*** GIVEN DATA Section Begins ***

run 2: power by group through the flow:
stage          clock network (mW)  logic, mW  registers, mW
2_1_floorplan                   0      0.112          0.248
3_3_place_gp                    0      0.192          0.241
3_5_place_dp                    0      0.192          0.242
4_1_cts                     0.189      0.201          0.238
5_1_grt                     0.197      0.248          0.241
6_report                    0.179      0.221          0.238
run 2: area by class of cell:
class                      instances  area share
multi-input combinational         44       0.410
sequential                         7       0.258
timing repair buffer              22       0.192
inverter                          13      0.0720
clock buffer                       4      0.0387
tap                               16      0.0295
`config.mk`:
```
export PLATFORM = sky130hd
export DESIGN_NAME = cz_uartio
export DESIGN_NICKNAME = d
export VERILOG_FILES = /design/src/rtl/cz_uartio.sv
export SDC_FILE = /design/constraint.sdc
export NUM_CORES = 1
export LEC_CHECK = 0
export ABC_CLOCK_PERIOD_IN_PS = 3200
export CORE_MARGIN = 1
export CORE_UTILIZATION = 60
export DETAILED_ROUTE_END_ITERATION = 8
export MAX_ROUTING_LAYER = met4
export PLACE_DENSITY = 0.76
export SLEW_MARGIN = 20
export SYNTH_ARGS = -nofsm -noshare
export SYNTH_HDL_FRONTEND = slang
export SYNTH_SLANG_ARGS = --single-unit
```
`constraint.sdc`:
```
create_clock -name CLK -period 3.2 [get_ports CLK]
set_input_delay 0.32 -clock CLK [delete_from_list [all_inputs] [get_ports CLK]]
set_output_delay 0.32 -clock CLK [all_outputs]
set_load 0.02 [all_outputs]
```
`src/rtl/cz_uartio.sv`:
```
// cz_uartio: UART peripheral on the CPU port bus.
// Four registers at BASE+0..3: TX push / RX data, STATUS (W1C OVR/FE), DIV, INTEN.
// TX FIFO feeding an 8N1 transmitter; 16x-oversampled 8N1 receiver sharing one tick.
// Optional feature: define CZ_UARTIO_RXFIFO_EN for a 2**FIFO_AW deep RX FIFO;
// otherwise the receiver stores into a single holding register.
module cz_uartio #(
  parameter logic [7:0]  BASE     = 8'h00,
  parameter int unsigned FIFO_AW  = 3,
  parameter logic [7:0]  DIV_INIT = 8'd0
) (
  input  logic       CLK,
  input  logic       xRESET_P,
  input  logic [7:0] xPORTID_P,
  input  logic [7:0] xOUTPORT_P,
  input  logic       xWSTROBE_P,
  input  logic       xWSTROBEK_P,
  input  logic       xRSTROBE_P,
  input  logic       xRXD_P,
  output logic [7:0] xINPORT_P,
  output logic       xINT_P,
  output logic       xTXD_P
);

  localparam int unsigned Depth = 2 ** FIFO_AW;
  localparam logic [FIFO_AW:0] PtrOne = 1;

  typedef enum logic [1:0] {TxIdle, TxStart, TxData, TxStop} txStateE;
  typedef enum logic [1:0] {RxIdle, RxStart, RxData, RxStop} rxStateE;

  // Port decode
  logic       sel;
  logic [1:0] regAddr;
  logic       wrEn, wrData, wrStat, wrDiv, wrInten, rdData;

  assign sel     = (xPORTID_P[7:2] == BASE[7:2]);
  assign regAddr = xPORTID_P[1:0];
  assign wrEn    = sel & (xWSTROBE_P | xWSTROBEK_P);
  assign wrData  = wrEn & (regAddr == 2'd0);
  assign wrStat  = wrEn & (regAddr == 2'd1);
  assign wrDiv   = wrEn & (regAddr == 2'd2);
  assign wrInten = wrEn & (regAddr == 2'd3);
  assign rdData  = sel & xRSTROBE_P & (regAddr == 2'd0);

  // Baud tick: one pulse every divQ+1 clocks
  logic [7:0] divQ, divCntQ;
  logic       tick;

  assign tick = (divCntQ == divQ);

  // Divisor register and tick counter; a divisor write restarts the count
  always_ff @(posedge CLK) begin
    if (xRESET_P) begin
      divQ    <= DIV_INIT;
      divCntQ <= 8'd0;
    end else if (wrDiv) begin
      divQ    <= xOUTPORT_P;
      divCntQ <= 8'd0;
    end else if (tick) begin
      divCntQ <= 8'd0;
    end else begin
      divCntQ <= divCntQ + 8'd1;
    end
  end

  // TX FIFO
  logic [7:0]       txMem [Depth];
  logic [FIFO_AW:0] txWrPtrQ, txRdPtrQ;
  logic             txEmpty, txFull, txPush, txPop;

  assign txEmpty = (txWrPtrQ == txRdPtrQ);
  assign txFull  = (txWrPtrQ[FIFO_AW] != txRdPtrQ[FIFO_AW]) &&
                   (txWrPtrQ[FIFO_AW-1:0] == txRdPtrQ[FIFO_AW-1:0]);
  assign txPush  = wrData & ~txFull;

  // TX FIFO storage
  always_ff @(posedge CLK) begin
    if (txPush) txMem[txWrPtrQ[FIFO_AW-1:0]] <= xOUTPORT_P;
  end

  // TX FIFO pointers
  always_ff @(posedge CLK) begin
    if (xRESET_P) begin
      txWrPtrQ <= '0;
      txRdPtrQ <= '0;
    end else begin
      if (txPush) txWrPtrQ <= txWrPtrQ + PtrOne;
      if (txPop)  txRdPtrQ <= txRdPtrQ + PtrOne;
    end
  end

  // TX FSM
  txStateE    txStateQ, txStateD;
  logic [3:0] txSubQ, txSubD;
  logic [2:0] txBitQ, txBitD;
  logic [7:0] txShiftQ, txShiftD;
  logic       txdQ, txdD, txBusy;

  assign txBusy = (txStateQ != TxIdle);

  // TX state register
  always_ff @(posedge CLK) begin
    if (xRESET_P) begin
      txStateQ <= TxIdle;
      txSubQ   <= 4'd0;
      txBitQ   <= 3'd0;
      txShiftQ <= 8'd0;
      txdQ     <= 1'b1;
    end else begin
      txStateQ <= txStateD;
      txSubQ   <= txSubD;
      txBitQ   <= txBitD;
      txShiftQ <= txShiftD;
      txdQ     <= txdD;
    end
  end

  // TX next state: each frame slot lasts 16 ticks; STOP chains straight into the next START
  always_comb begin
    txStateD = txStateQ;
    txSubD   = txSubQ;
    txBitD   = txBitQ;
    txShiftD = txShiftQ;
    txPop    = 1'b0;
    unique case (txStateQ)
      TxIdle: begin
        if (tick && !txEmpty) begin
          txPop    = 1'b1;
          txShiftD = txMem[txRdPtrQ[FIFO_AW-1:0]];
          txSubD   = 4'd0;
          txStateD = TxStart;
        end
      end
      TxStart: begin
        if (tick) begin
          txSubD = txSubQ + 4'd1;
          if (txSubQ == 4'd15) begin
            txBitD   = 3'd0;
            txStateD = TxData;
          end
        end
      end
      TxData: begin
        if (tick) begin
          txSubD = txSubQ + 4'd1;
          if (txSubQ == 4'd15) begin
            txShiftD = {1'b0, txShiftQ[7:1]};
            txBitD   = txBitQ + 3'd1;
            if (txBitQ == 3'd7) txStateD = TxStop;
          end
        end
      end
      TxStop: begin
        if (tick) begin
          txSubD = txSubQ + 4'd1;
          if (txSubQ == 4'd15) begin
            if (!txEmpty) begin
              txPop    = 1'b1;
              txShiftD = txMem[txRdPtrQ[FIFO_AW-1:0]];
              txStateD = TxStart;
            end else begin
              txStateD = TxIdle;
            end
          end
        end
      end
      default: txStateD = TxIdle;
    endcase
    unique case (txStateD)
      TxStart: txdD = 1'b0;
      TxData:  txdD = txShiftD[0];
      default: txdD = 1'b1;
    endcase
  end

  assign xTXD_P = txdQ;

  // RX synchroniser and FSM
  logic [1:0] rxSyncQ;
  logic       rxS;
  rxStateE    rxStateQ, rxStateD;
  logic [3:0] rxSubQ, rxSubD;
  logic [2:0] rxBitQ, rxBitD;
  logic [7:0] rxShiftQ, rxShiftD;
  logic       rxStore, feSet;

  assign rxS = rxSyncQ[1];

  // RX synchroniser and state register
  always_ff @(posedge CLK) begin
    if (xRESET_P) begin
      rxSyncQ  <= 2'b11;
      rxStateQ <= RxIdle;
      rxSubQ   <= 4'd0;
      rxBitQ   <= 3'd0;
      rxShiftQ <= 8'd0;
    end else begin
      rxSyncQ  <= {rxSyncQ[0], xRXD_P};
      rxStateQ <= rxStateD;
      rxSubQ   <= rxSubD;
      rxBitQ   <= rxBitD;
      rxShiftQ <= rxShiftD;
    end
  end

  // RX next state: sample at tick 8 of each bit; leave STOP after its sample to resync early
  always_comb begin
    rxStateD = rxStateQ;
    rxSubD   = rxSubQ;
    rxBitD   = rxBitQ;
    rxShiftD = rxShiftQ;
    rxStore  = 1'b0;
    feSet    = 1'b0;
    unique case (rxStateQ)
      RxIdle: begin
        if (!rxS) begin
          rxSubD   = 4'd0;
          rxStateD = RxStart;
        end
      end
      RxStart: begin
        if (tick) begin
          rxSubD = rxSubQ + 4'd1;
          if (rxSubQ == 4'd7 && rxS) begin
            rxStateD = RxIdle;
          end else if (rxSubQ == 4'd15) begin
            rxBitD   = 3'd0;
            rxStateD = RxData;
          end
        end
      end
      RxData: begin
        if (tick) begin
          rxSubD = rxSubQ + 4'd1;
          if (rxSubQ == 4'd7) rxShiftD = {rxS, rxShiftQ[7:1]};
          if (rxSubQ == 4'd15) begin
            rxBitD = rxBitQ + 3'd1;
            if (rxBitQ == 3'd7) rxStateD = RxStop;
          end
        end
      end
      RxStop: begin
        if (tick) begin
          rxSubD = rxSubQ + 4'd1;
          if (rxSubQ == 4'd7) begin
            rxStore  = 1'b1;
            feSet    = ~rxS;
            rxStateD = RxIdle;
          end
        end
      end
      default: rxStateD = RxIdle;
    endcase
  end

  // RX buffer; a CPU pop in the store cycle frees room first
  logic       rxAvail, rxFull, rxPop, rxPush, ovrSet;
  logic [7:0] rxHead;

  assign rxPop  = rdData & rxAvail;
  assign rxPush = rxStore & (~rxFull | rxPop);
  assign ovrSet = rxStore & rxFull & ~rxPop;

`ifdef CZ_UARTIO_RXFIFO_EN
  logic [7:0]       rxMem [Depth];
  logic [FIFO_AW:0] rxWrPtrQ, rxRdPtrQ;

  assign rxAvail = (rxWrPtrQ != rxRdPtrQ);
  assign rxFull  = (rxWrPtrQ[FIFO_AW] != rxRdPtrQ[FIFO_AW]) &&
                   (rxWrPtrQ[FIFO_AW-1:0] == rxRdPtrQ[FIFO_AW-1:0]);
  assign rxHead  = rxMem[rxRdPtrQ[FIFO_AW-1:0]];

  // RX FIFO storage
  always_ff @(posedge CLK) begin
    if (rxPush) rxMem[rxWrPtrQ[FIFO_AW-1:0]] <= rxShiftQ;
  end

  // RX FIFO pointers
  always_ff @(posedge CLK) begin
    if (xRESET_P) begin
      rxWrPtrQ <= '0;
      rxRdPtrQ <= '0;
    end else begin
      if (rxPush) rxWrPtrQ <= rxWrPtrQ + PtrOne;
      if (rxPop)  rxRdPtrQ <= rxRdPtrQ + PtrOne;
    end
  end
`else
  logic [7:0] rxHoldQ;
  logic       rxValidQ;

  assign rxAvail = rxValidQ;
  assign rxFull  = rxValidQ;
  assign rxHead  = rxHoldQ;

  // Single holding register; a store overrides a simultaneous pop's clear
  always_ff @(posedge CLK) begin
    if (xRESET_P) begin
      rxHoldQ  <= 8'd0;
      rxValidQ <= 1'b0;
    end else if (rxPush) begin
      rxHoldQ  <= rxShiftQ;
      rxValidQ <= 1'b1;
    end else if (rxPop) begin
      rxValidQ <= 1'b0;
    end
  end
`endif

  // Sticky error flags, write-1-to-clear, set has priority
  logic ovrQ, feQ;
  always_ff @(posedge CLK) begin
    if (xRESET_P) begin
      ovrQ <= 1'b0;
      feQ  <= 1'b0;
    end else begin
      if (ovrSet)                        ovrQ <= 1'b1;
      else if (wrStat && xOUTPORT_P[4])  ovrQ <= 1'b0;
      if (feSet)                         feQ  <= 1'b1;
      else if (wrStat && xOUTPORT_P[5])  feQ  <= 1'b0;
    end
  end

  // Interrupt enable, interrupt and read-data registers
  logic [1:0] intenQ;
  logic       intQ;
  logic [7:0] inportQ, inportD, status;

  assign status = {intQ, txBusy, feQ, ovrQ, rxFull, rxAvail, txFull, txEmpty};

  always_ff @(posedge CLK) begin
    if (xRESET_P) begin
      intenQ  <= 2'b00;
      intQ    <= 1'b0;
      inportQ <= 8'h00;
    end else begin
      if (wrInten) intenQ <= xOUTPORT_P[1:0];
      intQ    <= (intenQ[0] & rxAvail) | (intenQ[1] & txEmpty & ~txBusy);
      inportQ <= inportD;
    end
  end

  // Read mux; the RX head shown here is the byte a same-cycle strobe pops
  always_comb begin
    inportD = 8'h00;
    if (sel) begin
      unique case (regAddr)
        2'd0:    inportD = rxAvail ? rxHead : 8'h00;
        2'd1:    inportD = status;
        2'd2:    inportD = divQ;
        default: inportD = {6'b000000, intenQ};
      endcase
    end
  end

  assign xINPORT_P = inportQ;
  assign xINT_P    = intQ;

endmodule

```
==> reports/summary.md <==
- status: complete, no violations
- final-report setup violation count: 0
- Overall Global Routing Usage: 26.7%
- highest routing layer actually used: met4
- floorplan die height: 107 um
- clock period minus final worst setup slack: 2.56 ns
- placer congestion estimate: 0.854
- fin nets: 640
- total vias in the final route: 4543
- overall die width: 107 um
- slew at the pin closest to its max-slew limit: 0.865 ns
- timing endpoint of the critical path: xTXD_P
- internal power: 3.36 mW
- fraction of power consumed by the clock network: 39.5%
- routed wl met3: 691 um
- maximum net fanout on the critical path: 11
- Net Count, Synth: 610
- power density of the placed cells: 610 nW/um^2
- primary flip-flop cell chosen by synthesis mapping: dfxtp_1
- CTS tree: yes
- final std cells w/o fill: 753
- post-CTS setup buffer count: 0
- synthesis warning total: 0
- half-perimeter wire length after detailed placement: 9.22 mm
- number of I/O pins: 32
- clock-pin slew on the worst setup and hold paths: 0.06 ns
- router iterations before antenna repair: 4
- Min-Delay Path Class: primary input to flip-flop
- WP data required: 3.61 ns
- Logic pwr share: 14.8%
- Slew Limit Headroom: 42.3%
- mean number of vias per cell: 6.03
- GR Overflow Total: 0
- post-CTS sizing: 0
- end of the worst register-to-register path: xTXD_P
- Filler cells: 744
- Switching Fraction: 26.7%
- final-layout worst hold slack: 0.338 ns
- timing-limited maximum frequency: 0.390 GHz
- Final Hold Viols: 0
- CTS Hold Buffers Added: 0
- cell count of the worst reg-to-reg path: 6
- data arrival time of the critical path: 2.97 ns
- number of max-capacitance violations reported: 0
- number of levels in the clock H-tree: 4
- antenna viol nets, final: 0
- vias in the first global route: 4301
- sequential fraction of the synthesis area: 55.6%
- CTS Buf Count: 17
- register bit count reported by yosys: 150
- Fin Clk Skew: 0.00722 ns
- Final Cycle Share: 80.1%
- start of the worst register-to-register path: txWrPtrQ[1]
- violation count after the first detailed-route iteration: 316
- die footprint: 11300 sq um
- post-synthesis average cell area: 11.4 sq um
- setup repair after global routing missed its margin: no
- maximum number of pins on one net before global-route repair: 49
- Clk Latency, worst-skew pair: 0.54 ns
- distinct cell type count after synthesis: 60
- Slew Viols, Final: 0
- synthesized cell area: 6550 sq um
- post-detailed-routing wire length: 13.5 mm
- ratio of cells with drive above 1 in the final layout: 12.6%
- post-synthesis to final-layout area growth: 14.7%
- startpoint class of the critical path: flip-flop
- number of placement rows: 37
- setup total negative slack: 0 ns
- peak supply drop: 0.000396 V
- worst reg2reg setup slack: 0.64 ns
- average routed wire per standard cell: 17.9 um
- effective utilization at floorplan: 62.6%
- global-route wire length before repair: 22.0 mm
- routed metal-1 wire length: 5.79 mm
- number of buffers on the longest clock path: 2
- root buffer cell: clkbuf_8
- count of inserted antenna diode cells: 0
- Remaining DRCs: 0
- count of port buffers added during placement: 31
- CTS Sinks: 150
- Routed met2 length: 6.72 mm
- share of synthesized registers carrying an async set or reset: 0%
- crit path capture type: flip-flop
- gate count after technology mapping: 574
- post-placement cell count: 721
- initial antenna violation count: 0
- EDFF count, synth: 64
- critical path launch point: txWrPtrQ[1]
- Core ar.: 10500 sq um
- leak pwr: 2.59 nW
- portion of total power attributed to sequential cells: 45.6%
- type of the worst setup path: flip-flop to flip-flop
- switching power: 1.22 mW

*** GIVEN DATA Section Ends ***

From the listing above, pick out each line where the word "timing" appears.

ANSWER TO THIS TASK:
timing repair buffer              22       0.192
- timing endpoint of the critical path: xTXD_P
- timing-limited maximum frequency: 0.390 GHz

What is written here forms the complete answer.